Estimation of the uniaxial compressive strength of Arctic sea ice during melt season

Abstract

A series of uniaxial compressive tests using ice cores collected in the Arctic Ocean was conducted in the cold laboratory on board R/V Xuelong during the summers of 2012 and 2014. A total of 130 ice samples were tested at temperatures ranging from −9 °C to −3 °C at strain rates ranging from 10−7 s−1 to 10−2 s−1 with the loading direction along the core axis. The uniaxial compressive strength of sea ice depends mainly on two parameters: sea ice porosity and strain rate during the test. Arctic sea ice presented characteristics of weak porosity effect and low transition strain rate.
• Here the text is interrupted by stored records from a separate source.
**src/hdl/psd_pkg.sv**
```systemverilog
// Shared constants and types for the pending signal delivery unit.
// No dependencies; used by psd_pick and pending_signal_delivery_unit.
`timescale 1ns / 1ps
`default_nettype none

package psd_pkg;

    typedef logic [4:0] dsig_t;
    typedef logic [1:0] opcode_t;
    typedef logic [1:0] action_t;

    localparam opcode_t OP_SEND    = 2'd0;
    localparam opcode_t OP_SET     = 2'd1;
    localparam opcode_t OP_DELIVER = 2'd2;
    localparam opcode_t OP_UNUSED  = 2'd3;

    localparam action_t ACT_ACK       = 2'd0;
    localparam action_t ACT_HANDLER   = 2'd1;
    localparam action_t ACT_TERMINATE = 2'd2;
    localparam action_t ACT_DISCARD   = 2'd3;

    localparam logic STATUS_OK  = 1'b0;
    localparam logic STATUS_ERR = 1'b1;

    localparam int SIG_TERM_A = 9;
    localparam int SIG_TERM_B = 15;

endpackage

`default_nettype wire

```
**src/hdl/pending_signal_delivery_unit.sv**
```systemverilog
// Top level of the pending signal delivery unit: control FSM and mask stores.
// Depends on psd_pkg, psd_ram and psd_pick.
//
//   Channel | Handshake               | Word
//   --------+-------------------------+------------------------------------------
//   in      | in_valid / in_stall     | opcode, proc_id, sig_num, handler_present
//   out     | out_valid / out_stall   | status, delivered_sig, action, last
//
// One item at a time. Send and set read the mask RAM (registered read) and
// write it back, then ack; an invalid or out-of-range request skips the read.
// A deliver reads the masks and acks when nothing is pending, else gives one
// result per cycle per pending signal while the output is not stalled.
// Reset clears both masks through per-process valid bits; no clearing pass.
// A stalled output holds the FSM in place; input stays stalled until idle.
`timescale 1ns / 1ps
`default_nettype none

module pending_signal_delivery_unit #(
    parameter int NUM_PROCESSES = 8,
    parameter int NUM_SIGNALS   = 32
) (
    input  wire logic             clk,
    input  wire logic             rst_n,
    input  wire logic             in_valid,
    output logic                  in_stall,
    input  wire psd_pkg::opcode_t opcode,
    input  wire logic [3:0]       proc_id,
    input  wire logic [5:0]       sig_num,
    input  wire logic             handler_present,
    output logic                  out_valid,
    input  wire logic             out_stall,
    output logic                  status,
    output psd_pkg::dsig_t        delivered_sig,
    output psd_pkg::action_t      action,
    output logic                  last
);

    localparam int PIDX_W = (NUM_PROCESSES > 1) ? $clog2(NUM_PROCESSES) : 1;
    localparam int SIG_W  = $clog2(NUM_SIGNALS);
    localparam logic [6:0] NPROC_L = 7'(NUM_PROCESSES);
    localparam logic [6:0] NSIG_L  = 7'(NUM_SIGNALS);

    typedef enum logic [1:0] {
        ST_IDLE,
        ST_READ,
        ST_ACK,
        ST_DELIVER
    } state_t;

    state_t                   state_reg, state_next;
    psd_pkg::opcode_t         op_reg, op_next;
    logic [PIDX_W-1:0]        pid_reg, pid_next;
    logic [5:0]               sig_reg, sig_next;
    logic                     hp_reg, hp_next;
    logic                     ack_status_reg, ack_status_next;
    logic [NUM_SIGNALS-1:0]   work_pend_reg, work_pend_next;
    logic [NUM_SIGNALS-1:0]   work_hand_reg, work_hand_next;
    logic [NUM_PROCESSES-1:0] pend_vld_reg, pend_vld_next;
    logic [NUM_PROCESSES-1:0] hand_vld_reg, hand_vld_next;
    logic                     out_valid_reg, out_valid_next;
    logic                     status_reg, status_next;
    psd_pkg::dsig_t           dsig_reg, dsig_next;
    psd_pkg::action_t         action_reg, action_next;
    logic                     last_reg, last_next;

    logic                     pend_we, hand_we;
    logic [NUM_SIGNALS-1:0]   pend_wdata, hand_wdata;
    logic [NUM_SIGNALS-1:0]   pend_rdata, hand_rdata;
    logic [NUM_SIGNALS-1:0]   pend_cur, hand_cur, sig_bit;
    logic [PIDX_W-1:0]        rd_addr;
    logic                     out_free, pid_ok, sig_ok, req_err;

    logic [SIG_W-1:0]         pick_sig;
    psd_pkg::action_t         pick_act;
    logic [NUM_SIGNALS-1:0]   pick_rest;
    logic                     pick_done;

    psd_ram #(
        .WIDTH(NUM_SIGNALS),
        .DEPTH(NUM_PROCESSES)
    ) u_pend_ram (
        .clk  (clk),
        .we   (pend_we),
        .waddr(pid_reg),
        .wdata(pend_wdata),
        .raddr(rd_addr),
        .rdata(pend_rdata)
    );

    psd_ram #(
        .WIDTH(NUM_SIGNALS),
        .DEPTH(NUM_PROCESSES)
    ) u_hand_ram (
        .clk  (clk),
        .we   (hand_we),
        .waddr(pid_reg),
        .wdata(hand_wdata),
        .raddr(rd_addr),
        .rdata(hand_rdata)
    );

    psd_pick #(
        .NUM_SIGNALS(NUM_SIGNALS)
    ) u_pick (
        .pend(work_pend_reg),
        .hand(work_hand_reg),
        .sig (pick_sig),
        .act (pick_act),
        .rest(pick_rest),
        .done(pick_done)
    );

    assign rd_addr  = PIDX_W'(proc_id);
    assign pid_ok   = ({3'b000, proc_id} < NPROC_L);
    assign sig_ok   = ({1'b0, sig_num} < NSIG_L);
    assign req_err  = (opcode == psd_pkg::OP_UNUSED) || !pid_ok ||
                      ((opcode == psd_pkg::OP_SEND || opcode == psd_pkg::OP_SET) && !sig_ok);
    assign out_free = !out_valid_reg || !out_stall;

    assign pend_cur = pend_vld_reg[pid_reg] ? pend_rdata : '0;
    assign hand_cur = hand_vld_reg[pid_reg] ? hand_rdata : '0;
    assign sig_bit  = {{(NUM_SIGNALS-1){1'b0}}, 1'b1} << sig_reg;

    assign in_stall      = (state_reg != ST_IDLE);
    assign out_valid     = out_valid_reg;
    assign status        = status_reg;
    assign delivered_sig = dsig_reg;
    assign action        = action_reg;
    assign last          = last_reg;

    always_comb
    begin
        state_next      = state_reg;
        op_next         = op_reg;
        pid_next        = pid_reg;
        sig_next        = sig_reg;
        hp_next         = hp_reg;
        ack_status_next = ack_status_reg;
        work_pend_next  = work_pend_reg;
        work_hand_next  = work_hand_reg;
        pend_vld_next   = pend_vld_reg;
        hand_vld_next   = hand_vld_reg;
        out_valid_next  = out_valid_reg && out_stall;
        status_next     = status_reg;
        dsig_next       = dsig_reg;
        action_next     = action_reg;
        last_next       = last_reg;
        pend_we         = 1'b0;
        hand_we         = 1'b0;
        pend_wdata      = pend_cur | sig_bit;
        hand_wdata      = hp_reg ? (hand_cur | sig_bit) : (hand_cur & ~sig_bit);

        unique case (state_reg)
            ST_IDLE:
            begin
                if (in_valid)
                begin
                    op_next  = opcode;
                    pid_next = PIDX_W'(proc_id);
                    sig_next = sig_num;
                    hp_next  = handler_present;
                    if (req_err)
                    begin
                        ack_status_next = psd_pkg::STATUS_ERR;
                        state_next      = ST_ACK;
                    end
                    else
                    begin
                        state_next = ST_READ;
                    end
                end
            end
            ST_READ:
            begin
                ack_status_next = psd_pkg::STATUS_OK;
                state_next      = ST_ACK;
                unique case (op_reg)
                    psd_pkg::OP_SEND:
                    begin
                        pend_we                = 1'b1;
                        pend_vld_next[pid_reg] = 1'b1;
                    end
                    psd_pkg::OP_SET:
                    begin
                        hand_we                = 1'b1;
                        hand_vld_next[pid_reg] = 1'b1;
                    end
                    default:
                    begin
                        if (pend_cur != '0)
                        begin
                            // clear the whole mask now; delivery drains a copy
                            pend_we                = 1'b1;
                            pend_wdata             = '0;
                            pend_vld_next[pid_reg] = 1'b1;
                            work_pend_next         = pend_cur;
                            work_hand_next         = hand_cur;
                            state_next             = ST_DELIVER;
                        end
                    end
                endcase
            end
            ST_ACK:
            begin
                if (out_free)
                begin
                    out_valid_next = 1'b1;
                    status_next    = ack_status_reg;
                    dsig_next      = '0;
                    action_next    = psd_pkg::ACT_ACK;
                    last_next      = 1'b1;
                    state_next     = ST_IDLE;
                end
            end
            ST_DELIVER:
            begin
                if (out_free)
                begin
                    out_valid_next = 1'b1;
                    status_next    = psd_pkg::STATUS_OK;
                    dsig_next      = psd_pkg::dsig_t'(pick_sig);
                    action_next    = pick_act;
                    last_next      = pick_done;
                    work_pend_next = pick_rest;
                    if (pick_done)
                    begin
                        state_next = ST_IDLE;
                    end
                end
            end
            default:
            begin
                state_next = ST_IDLE;
            end
        endcase
    end

    always_ff @(posedge clk or negedge rst_n)
    begin
        if (!rst_n)
        begin
            state_reg      <= ST_IDLE;
            op_reg         <= psd_pkg::OP_SEND;
            pid_reg        <= '0;
            sig_reg        <= '0;
            hp_reg         <= 1'b0;
            ack_status_reg <= psd_pkg::STATUS_OK;
            work_pend_reg  <= '0;
            work_hand_reg  <= '0;
            pend_vld_reg   <= '0;
            hand_vld_reg   <= '0;
            out_valid_reg  <= 1'b0;
            status_reg     <= psd_pkg::STATUS_OK;
            dsig_reg       <= '0;
            action_reg     <= psd_pkg::ACT_ACK;
            last_reg       <= 1'b0;
        end
        else
        begin
            state_reg      <= state_next;
            op_reg         <= op_next;
            pid_reg        <= pid_next;
            sig_reg        <= sig_next;
            hp_reg         <= hp_next;
            ack_status_reg <= ack_status_next;
            work_pend_reg  <= work_pend_next;
            work_hand_reg  <= work_hand_next;
            pend_vld_reg   <= pend_vld_next;
            hand_vld_reg   <= hand_vld_next;
            out_valid_reg  <= out_valid_next;
            status_reg     <= status_next;
            dsig_reg       <= dsig_next;
            action_reg     <= action_next;
            last_reg       <= last_next;
        end
    end

endmodule

`default_nettype wire

```
**src/hdl/psd_ram.sv**
```systemverilog
// Generic single-write, single-read RAM with registered read data.
// No dependencies; holds the per-process signal masks.
`timescale 1ns / 1ps
`default_nettype none

module psd_ram #(
    parameter int WIDTH = 32,
    parameter int DEPTH = 8
) (
    input  wire logic                                  clk,
    input  wire logic                                  we,
    input  wire logic [(DEPTH > 1 ? $clog2(DEPTH) : 1)-1:0] waddr,
    input  wire logic [WIDTH-1:0]                      wdata,
    input  wire logic [(DEPTH > 1 ? $clog2(DEPTH) : 1)-1:0] raddr,
    output logic      [WIDTH-1:0]                      rdata
);

    logic [WIDTH-1:0] mem [DEPTH];

    always_ff @(posedge clk)
    begin
        if (we)
        begin
            mem[waddr] <= wdata;
        end
        rdata <= mem[raddr];
    end

endmodule

`default_nettype wire

```
**src/hdl/psd_pick.sv**
```systemverilog
// Delivery picker: lowest pending signal, its action and the remaining mask.
// Depends on psd_pkg.
`timescale 1ns / 1ps
`default_nettype none

module psd_pick #(
    parameter int NUM_SIGNALS = 32
) (
    input  wire logic [NUM_SIGNALS-1:0]         pend,
    input  wire logic [NUM_SIGNALS-1:0]         hand,
    output logic      [$clog2(NUM_SIGNALS)-1:0] sig,
    output psd_pkg::action_t                    act,
    output logic      [NUM_SIGNALS-1:0]         rest,
    output logic                                done
);

    localparam int SIG_W = $clog2(NUM_SIGNALS);
    localparam logic [SIG_W-1:0] TERM_A = SIG_W'(psd_pkg::SIG_TERM_A);
    localparam logic [SIG_W-1:0] TERM_B = SIG_W'(psd_pkg::SIG_TERM_B);

    always_comb
    begin
        sig = '0;
        for (int i = NUM_SIGNALS - 1; i >= 0; i--)
        begin
            if (pend[i])
            begin
                sig = SIG_W'(i);
            end
        end
    end

    always_comb
    begin
        if (hand[sig])
        begin
            act = psd_pkg::ACT_HANDLER;
        end
        else if (sig == TERM_A || sig == TERM_B)
        begin
            act = psd_pkg::ACT_TERMINATE;
        end
        else
        begin
            act = psd_pkg::ACT_DISCARD;
        end
    end

    // drop the lowest set bit
    assign rest = pend & (pend - NUM_SIGNALS'(1));
    assign done = (rest == '0);

endmodule

`default_nettype wire
```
The effect of strain rate on the uniaxial compressive strength could be parameterized using a piecewise function for ductile, transition and brittle regimes. A power-law relationship was found between the uniaxial compressive strength of ice samples and their porosity. These relationships made it feasible to estimate the natural uniaxial compressive strength of ice as a function of in-situ porosity and strain rate. The results derived from the ice samples were extended to large-scale strength of ice sheets based on their porosity profiles determined using field measurements of ice physical properties. The strength of Arctic ice sheets in the summers of 2012 and 2014 was far less than previous estimates, probably because of accelerated interior ice melt caused by Arctic warming.